■ **Available records**
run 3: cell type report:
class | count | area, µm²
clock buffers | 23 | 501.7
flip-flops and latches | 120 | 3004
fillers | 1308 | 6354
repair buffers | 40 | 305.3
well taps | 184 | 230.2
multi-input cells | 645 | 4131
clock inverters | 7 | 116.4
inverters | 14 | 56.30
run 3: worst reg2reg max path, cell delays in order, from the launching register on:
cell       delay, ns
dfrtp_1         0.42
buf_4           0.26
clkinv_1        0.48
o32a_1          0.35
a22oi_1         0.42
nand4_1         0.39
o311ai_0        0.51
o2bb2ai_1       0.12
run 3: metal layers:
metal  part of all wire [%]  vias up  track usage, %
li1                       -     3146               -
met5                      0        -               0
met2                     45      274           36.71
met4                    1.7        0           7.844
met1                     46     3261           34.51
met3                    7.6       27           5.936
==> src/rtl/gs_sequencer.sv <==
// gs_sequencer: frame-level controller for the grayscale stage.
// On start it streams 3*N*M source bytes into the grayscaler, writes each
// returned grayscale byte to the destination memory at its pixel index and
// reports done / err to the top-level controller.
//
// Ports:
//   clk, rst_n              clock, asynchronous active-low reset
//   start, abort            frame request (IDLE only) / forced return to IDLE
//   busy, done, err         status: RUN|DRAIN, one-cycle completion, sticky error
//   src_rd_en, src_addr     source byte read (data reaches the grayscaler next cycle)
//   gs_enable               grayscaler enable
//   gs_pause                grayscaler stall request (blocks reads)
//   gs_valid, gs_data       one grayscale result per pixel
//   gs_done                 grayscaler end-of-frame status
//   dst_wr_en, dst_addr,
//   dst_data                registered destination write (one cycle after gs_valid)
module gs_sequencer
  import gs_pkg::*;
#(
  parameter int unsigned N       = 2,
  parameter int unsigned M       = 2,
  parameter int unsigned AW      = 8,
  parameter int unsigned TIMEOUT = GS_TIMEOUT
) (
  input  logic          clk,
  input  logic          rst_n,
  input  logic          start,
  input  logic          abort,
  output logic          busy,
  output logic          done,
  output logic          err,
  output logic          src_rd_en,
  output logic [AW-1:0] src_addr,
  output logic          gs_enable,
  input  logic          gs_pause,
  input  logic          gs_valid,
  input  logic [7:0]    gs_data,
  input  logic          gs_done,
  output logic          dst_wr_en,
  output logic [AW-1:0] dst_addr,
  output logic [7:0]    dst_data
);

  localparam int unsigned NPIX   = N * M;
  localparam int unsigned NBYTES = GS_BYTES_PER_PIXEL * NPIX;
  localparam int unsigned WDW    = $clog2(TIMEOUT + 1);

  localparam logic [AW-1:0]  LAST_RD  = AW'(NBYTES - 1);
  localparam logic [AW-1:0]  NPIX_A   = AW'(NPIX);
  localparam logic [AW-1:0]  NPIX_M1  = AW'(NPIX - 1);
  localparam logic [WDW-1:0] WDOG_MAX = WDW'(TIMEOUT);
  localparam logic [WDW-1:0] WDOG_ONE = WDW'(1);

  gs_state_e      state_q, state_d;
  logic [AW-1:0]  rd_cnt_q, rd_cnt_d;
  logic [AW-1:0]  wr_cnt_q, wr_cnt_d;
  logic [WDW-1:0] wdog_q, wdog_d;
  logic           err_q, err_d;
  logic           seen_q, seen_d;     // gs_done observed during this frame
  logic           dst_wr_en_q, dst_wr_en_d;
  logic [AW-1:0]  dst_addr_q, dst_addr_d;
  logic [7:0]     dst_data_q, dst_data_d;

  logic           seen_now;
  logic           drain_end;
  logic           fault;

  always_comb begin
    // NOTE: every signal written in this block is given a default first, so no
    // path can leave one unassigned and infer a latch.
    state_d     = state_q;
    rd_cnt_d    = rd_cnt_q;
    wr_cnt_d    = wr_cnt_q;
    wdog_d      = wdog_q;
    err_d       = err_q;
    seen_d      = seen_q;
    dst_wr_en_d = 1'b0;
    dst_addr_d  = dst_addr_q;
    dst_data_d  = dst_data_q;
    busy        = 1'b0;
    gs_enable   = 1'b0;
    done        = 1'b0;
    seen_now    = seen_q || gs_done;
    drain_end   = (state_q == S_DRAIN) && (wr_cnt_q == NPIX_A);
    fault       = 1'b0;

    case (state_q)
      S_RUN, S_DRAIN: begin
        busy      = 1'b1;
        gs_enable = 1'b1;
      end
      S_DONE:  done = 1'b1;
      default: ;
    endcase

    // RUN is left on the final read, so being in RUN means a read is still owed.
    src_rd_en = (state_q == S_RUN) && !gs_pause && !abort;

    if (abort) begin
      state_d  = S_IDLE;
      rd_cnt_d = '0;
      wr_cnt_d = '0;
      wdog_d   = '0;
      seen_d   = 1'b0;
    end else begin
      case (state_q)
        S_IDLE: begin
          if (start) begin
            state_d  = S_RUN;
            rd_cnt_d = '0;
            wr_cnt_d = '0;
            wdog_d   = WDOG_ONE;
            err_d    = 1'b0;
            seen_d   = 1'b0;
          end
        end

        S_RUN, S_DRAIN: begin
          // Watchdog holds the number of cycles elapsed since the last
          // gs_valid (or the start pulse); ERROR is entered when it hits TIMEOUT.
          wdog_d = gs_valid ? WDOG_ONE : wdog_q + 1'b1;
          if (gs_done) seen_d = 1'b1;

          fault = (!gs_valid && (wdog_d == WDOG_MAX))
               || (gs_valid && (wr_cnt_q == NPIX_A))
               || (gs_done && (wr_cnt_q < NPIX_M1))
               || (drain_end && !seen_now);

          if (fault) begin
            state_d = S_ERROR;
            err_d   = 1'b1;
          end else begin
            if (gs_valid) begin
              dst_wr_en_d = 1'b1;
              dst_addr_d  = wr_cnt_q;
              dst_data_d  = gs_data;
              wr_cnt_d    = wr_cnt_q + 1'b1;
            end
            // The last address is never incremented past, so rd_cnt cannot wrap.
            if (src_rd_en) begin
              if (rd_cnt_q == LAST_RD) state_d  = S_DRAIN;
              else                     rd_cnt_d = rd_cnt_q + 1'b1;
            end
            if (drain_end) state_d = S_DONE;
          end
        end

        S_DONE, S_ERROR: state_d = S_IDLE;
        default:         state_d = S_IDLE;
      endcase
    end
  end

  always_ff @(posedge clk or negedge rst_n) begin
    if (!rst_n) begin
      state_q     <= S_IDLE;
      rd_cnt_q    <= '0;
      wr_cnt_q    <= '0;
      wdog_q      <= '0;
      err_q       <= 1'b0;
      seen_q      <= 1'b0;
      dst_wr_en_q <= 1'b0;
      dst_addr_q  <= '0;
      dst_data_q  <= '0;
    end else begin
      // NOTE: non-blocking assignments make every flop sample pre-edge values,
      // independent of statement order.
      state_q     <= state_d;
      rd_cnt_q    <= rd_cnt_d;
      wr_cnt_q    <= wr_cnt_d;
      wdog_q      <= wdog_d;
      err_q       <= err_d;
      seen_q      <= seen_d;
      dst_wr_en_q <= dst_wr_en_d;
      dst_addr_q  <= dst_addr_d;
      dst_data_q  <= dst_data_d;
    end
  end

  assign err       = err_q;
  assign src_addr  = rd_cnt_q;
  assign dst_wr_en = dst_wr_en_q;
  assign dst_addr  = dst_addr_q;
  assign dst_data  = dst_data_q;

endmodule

■ **What to produce**
Each record needs to be duplicated exactly as given.

■ **Answer to the exercise**
run 3: cell type report:
class | count | area, µm²
clock buffers | 23 | 501.7
flip-flops and latches | 120 | 3004
fillers | 1308 | 6354
repair buffers | 40 | 305.3
well taps | 184 | 230.2
multi-input cells | 645 | 4131
clock inverters | 7 | 116.4
inverters | 14 | 56.30
run 3: worst reg2reg max path, cell delays in order, from the launching register on:
cell       delay, ns
dfrtp_1         0.42
buf_4           0.26
clkinv_1        0.48
o32a_1          0.35
a22oi_1         0.42
nand4_1         0.39
o311ai_0        0.51
o2bb2ai_1       0.12
run 3: metal layers:
metal  part of all wire [%]  vias up  track usage, %
li1                       -     3146               -
met5                      0        -               0
met2                     45      274           36.71
met4                    1.7        0           7.844
met1                     46     3261           34.51
met3                    7.6       27           5.936
==> src/rtl/gs_sequencer.sv <==
// gs_sequencer: frame-level controller for the grayscale stage.
// On start it streams 3*N*M source bytes into the grayscaler, writes each
// returned grayscale byte to the destination memory at its pixel index and
// reports done / err to the top-level controller.
//
// Ports:
//   clk, rst_n              clock, asynchronous active-low reset
//   start, abort            frame request (IDLE only) / forced return to IDLE
//   busy, done, err         status: RUN|DRAIN, one-cycle completion, sticky error
//   src_rd_en, src_addr     source byte read (data reaches the grayscaler next cycle)
//   gs_enable               grayscaler enable
//   gs_pause                grayscaler stall request (blocks reads)
//   gs_valid, gs_data       one grayscale result per pixel
//   gs_done                 grayscaler end-of-frame status
//   dst_wr_en, dst_addr,
//   dst_data                registered destination write (one cycle after gs_valid)
module gs_sequencer
  import gs_pkg::*;
#(
  parameter int unsigned N       = 2,
  parameter int unsigned M       = 2,
  parameter int unsigned AW      = 8,
  parameter int unsigned TIMEOUT = GS_TIMEOUT
) (
  input  logic          clk,
  input  logic          rst_n,
  input  logic          start,
  input  logic          abort,
  output logic          busy,
  output logic          done,
  output logic          err,
  output logic          src_rd_en,
  output logic [AW-1:0] src_addr,
  output logic          gs_enable,
  input  logic          gs_pause,
  input  logic          gs_valid,
  input  logic [7:0]    gs_data,
  input  logic          gs_done,
  output logic          dst_wr_en,
  output logic [AW-1:0] dst_addr,
  output logic [7:0]    dst_data
);

  localparam int unsigned NPIX   = N * M;
  localparam int unsigned NBYTES = GS_BYTES_PER_PIXEL * NPIX;
  localparam int unsigned WDW    = $clog2(TIMEOUT + 1);

  localparam logic [AW-1:0]  LAST_RD  = AW'(NBYTES - 1);
  localparam logic [AW-1:0]  NPIX_A   = AW'(NPIX);
  localparam logic [AW-1:0]  NPIX_M1  = AW'(NPIX - 1);
  localparam logic [WDW-1:0] WDOG_MAX = WDW'(TIMEOUT);
  localparam logic [WDW-1:0] WDOG_ONE = WDW'(1);

  gs_state_e      state_q, state_d;
  logic [AW-1:0]  rd_cnt_q, rd_cnt_d;
  logic [AW-1:0]  wr_cnt_q, wr_cnt_d;
  logic [WDW-1:0] wdog_q, wdog_d;
  logic           err_q, err_d;
  logic           seen_q, seen_d;     // gs_done observed during this frame
  logic           dst_wr_en_q, dst_wr_en_d;
  logic [AW-1:0]  dst_addr_q, dst_addr_d;
  logic [7:0]     dst_data_q, dst_data_d;

  logic           seen_now;
  logic           drain_end;
  logic           fault;

  always_comb begin
    // NOTE: every signal written in this block is given a default first, so no
    // path can leave one unassigned and infer a latch.
    state_d     = state_q;
    rd_cnt_d    = rd_cnt_q;
    wr_cnt_d    = wr_cnt_q;
    wdog_d      = wdog_q;
    err_d       = err_q;
    seen_d      = seen_q;
    dst_wr_en_d = 1'b0;
    dst_addr_d  = dst_addr_q;
    dst_data_d  = dst_data_q;
    busy        = 1'b0;
    gs_enable   = 1'b0;
    done        = 1'b0;
    seen_now    = seen_q || gs_done;
    drain_end   = (state_q == S_DRAIN) && (wr_cnt_q == NPIX_A);
    fault       = 1'b0;

    case (state_q)
      S_RUN, S_DRAIN: begin
        busy      = 1'b1;
        gs_enable = 1'b1;
      end
      S_DONE:  done = 1'b1;
      default: ;
    endcase

    // RUN is left on the final read, so being in RUN means a read is still owed.
    src_rd_en = (state_q == S_RUN) && !gs_pause && !abort;

    if (abort) begin
      state_d  = S_IDLE;
      rd_cnt_d = '0;
      wr_cnt_d = '0;
      wdog_d   = '0;
      seen_d   = 1'b0;
    end else begin
      case (state_q)
        S_IDLE: begin
          if (start) begin
            state_d  = S_RUN;
            rd_cnt_d = '0;
            wr_cnt_d = '0;
            wdog_d   = WDOG_ONE;
            err_d    = 1'b0;
            seen_d   = 1'b0;
          end
        end

        S_RUN, S_DRAIN: begin
          // Watchdog holds the number of cycles elapsed since the last
          // gs_valid (or the start pulse); ERROR is entered when it hits TIMEOUT.
          wdog_d = gs_valid ? WDOG_ONE : wdog_q + 1'b1;
          if (gs_done) seen_d = 1'b1;

          fault = (!gs_valid && (wdog_d == WDOG_MAX))
               || (gs_valid && (wr_cnt_q == NPIX_A))
               || (gs_done && (wr_cnt_q < NPIX_M1))
               || (drain_end && !seen_now);

          if (fault) begin
            state_d = S_ERROR;
            err_d   = 1'b1;
          end else begin
            if (gs_valid) begin
              dst_wr_en_d = 1'b1;
              dst_addr_d  = wr_cnt_q;
              dst_data_d  = gs_data;
              wr_cnt_d    = wr_cnt_q + 1'b1;
            end
            // The last address is never incremented past, so rd_cnt cannot wrap.
            if (src_rd_en) begin
              if (rd_cnt_q == LAST_RD) state_d  = S_DRAIN;
              else                     rd_cnt_d = rd_cnt_q + 1'b1;
            end
            if (drain_end) state_d = S_DONE;
          end
        end

        S_DONE, S_ERROR: state_d = S_IDLE;
        default:         state_d = S_IDLE;
      endcase
    end
  end

  always_ff @(posedge clk or negedge rst_n) begin
    if (!rst_n) begin
      state_q     <= S_IDLE;
      rd_cnt_q    <= '0;
      wr_cnt_q    <= '0;
      wdog_q      <= '0;
      err_q       <= 1'b0;
      seen_q      <= 1'b0;
      dst_wr_en_q <= 1'b0;
      dst_addr_q  <= '0;
      dst_data_q  <= '0;
    end else begin
      // NOTE: non-blocking assignments make every flop sample pre-edge values,
      // independent of statement order.
      state_q     <= state_d;
      rd_cnt_q    <= rd_cnt_d;
      wr_cnt_q    <= wr_cnt_d;
      wdog_q      <= wdog_d;
      err_q       <= err_d;
      seen_q      <= seen_d;
      dst_wr_en_q <= dst_wr_en_d;
      dst_addr_q  <= dst_addr_d;
      dst_data_q  <= dst_data_d;
    end
  end

  assign err       = err_q;
  assign src_addr  = rd_cnt_q;
  assign dst_wr_en = dst_wr_en_q;
  assign dst_addr  = dst_addr_q;
  assign dst_data  = dst_data_q;

endmodule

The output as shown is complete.